Volume 173, May 2014, Pages 144-154

https://doi.org/10.1016/j.biocon.2013.07.037 Get rights and content

Highlights

•
Citizen-scientist (CS) datasets offer unique opportunities and challenges to the study of global conservation priorities.
•
Fortunately, issues of error and bias found in CS data are similar to those found in other large-scale databases.
•
As a consequence, statistical tools exist to handle many kinds of error and bias common to CS data.
•
We highlight some statistical approaches that are used in ecological contexts and are available in free software packages.

Abstract

Networks of citizen scientists (CS) have the potential to observe biodiversity and species distributions at global scales. Yet the adoption of such datasets in conservation science may be hindered by a perception that the data are of low quality. This perception likely stems from the propensity of data generated by CS to contain greater levels of variability (e.g., measurement error) or bias (e.g., spatio-temporal clustering) in comparison to data collected by scientists or instruments. Modern analytical approaches can account for many types of error and bias typical of CS datasets. It is possible to (1) describe how pseudo-replication in sampling influences the overall variability in response data using mixed-effects modeling, (2) integrate data to explicitly model the sampling process and account for bias using a hierarchical modeling framework, and (3) examine the relative influence of many different or related explanatory factors using machine learning tools. Information from these modeling approaches can be used to predict species distributions and to estimate biodiversity. Even so, achieving the full potential from CS projects requires meta-data describing the sampling process, reference data to allow for standardization, and insightful modeling suitable to the question of interest.

Introduction

Evaluating global changes in the distribution and diversity of Earth’s biota requires datasets of ambitious proportions where effort is shared over hundreds, or even thousands of individuals (Silvertown, 2009). In recent decades, volunteers, often labeled as ‘citizen scientists’ (CS), have been central to the collection of broad-scale datasets allowing the scientific community to address questions that would otherwise be logistically or financially unfeasible, even for the most dedicated scientific team (Dickinson et al., 2010; Stuart-Smith et al., in press). Consequently, volunteer networks provide an opportunity to answer conservation-related questions on the broad temporal and spatial scales that are relevant to understanding global biodiversity patterns. As proof of this concept, long-running volunteer monitoring programs have generated thousands of peer-reviewed papers (Sullivan et al., 2009) and can thus offer models for the development of similar programs in novel systems (Bonney et al., 2009).

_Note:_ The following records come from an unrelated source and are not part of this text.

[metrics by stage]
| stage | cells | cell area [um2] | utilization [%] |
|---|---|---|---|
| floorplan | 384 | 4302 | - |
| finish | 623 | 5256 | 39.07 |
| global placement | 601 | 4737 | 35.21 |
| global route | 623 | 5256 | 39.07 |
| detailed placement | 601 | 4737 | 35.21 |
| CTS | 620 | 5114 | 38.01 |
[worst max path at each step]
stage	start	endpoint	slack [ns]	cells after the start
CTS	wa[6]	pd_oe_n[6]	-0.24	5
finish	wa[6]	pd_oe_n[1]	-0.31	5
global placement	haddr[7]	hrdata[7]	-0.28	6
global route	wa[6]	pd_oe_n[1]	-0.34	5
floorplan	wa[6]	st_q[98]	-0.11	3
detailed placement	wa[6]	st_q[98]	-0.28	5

As well as providing a practical means of addressing large-scale questions in ecology, involving citizens in the collection of data has a number of benefits to conservation-related projects. By being inclusive and engaging large numbers of people, CS projects can bring important publicity and discourse on conservation issues, and provide opportunities for the public to take an active role in management and conservation (Pattengill-Semmens and Semmens, 2003). Additionally, CS projects can often afford to be more exploratory than more regimented monitoring programs, making observations of rare events possible with sightings from large networks of volunteers that span broad spatial scales. Given these advantages, the capacity for addressing global-scale conservation may well rest in the realm of citizen science (Silvertown, 2009).

In spite of the proven success and potential for using CS datasets to address pressing global issues, there has been intense debate over the utility of such data in a scientific framework. Detractors suggest that involving large numbers of individuals with varying skill and commitment will lead to decreased precision in measurements such as in the identification or counting of species. Moreover, significant sources of bias may be present in the data, such as under-detection of species or the non-random distribution of effort (Crall et al., 2011). Such concerns have motivated CS projects to maximize the quality of data collected through improved sampling protocols and training (Edgar and Stuart-Smith, 2009), database management (Crall et al., 2011), and filtering or subsampling data to deal with error and uneven effort (Wiggins and Crowston, 2011, Wiggins et al., 2011). However, in many broadly distributed databases it may be impossible to implement rigid protocols or to eliminate all sources of error and bias. Thus, global CS datasets will likely violate the basic assumptions of some statistical analyses.

Fortunately, the issues of error and bias that are often present in CS data are not unique; analogous problems exist in datasets across a wide variety of disciplines and can be addressed using a suite of analytical approaches. In many cases, CS databases resemble the data collected for meta-analytical and landscape ecology syntheses where methods for accurately estimating and incorporating within-study or within-observer variability are key to drawing conclusions from the data (Hedges et al., 2010). For complex datasets, machine learning (ML) approaches are available that can examine the relative importance of large numbers of predictive variables in explaining the response data (Fink and Hochachka, 2012, Olden et al., 2008). Moreover, custom hierarchical analyses can recognize and account for the variable and clustered nature of CS data (Hochachka et al., 2012).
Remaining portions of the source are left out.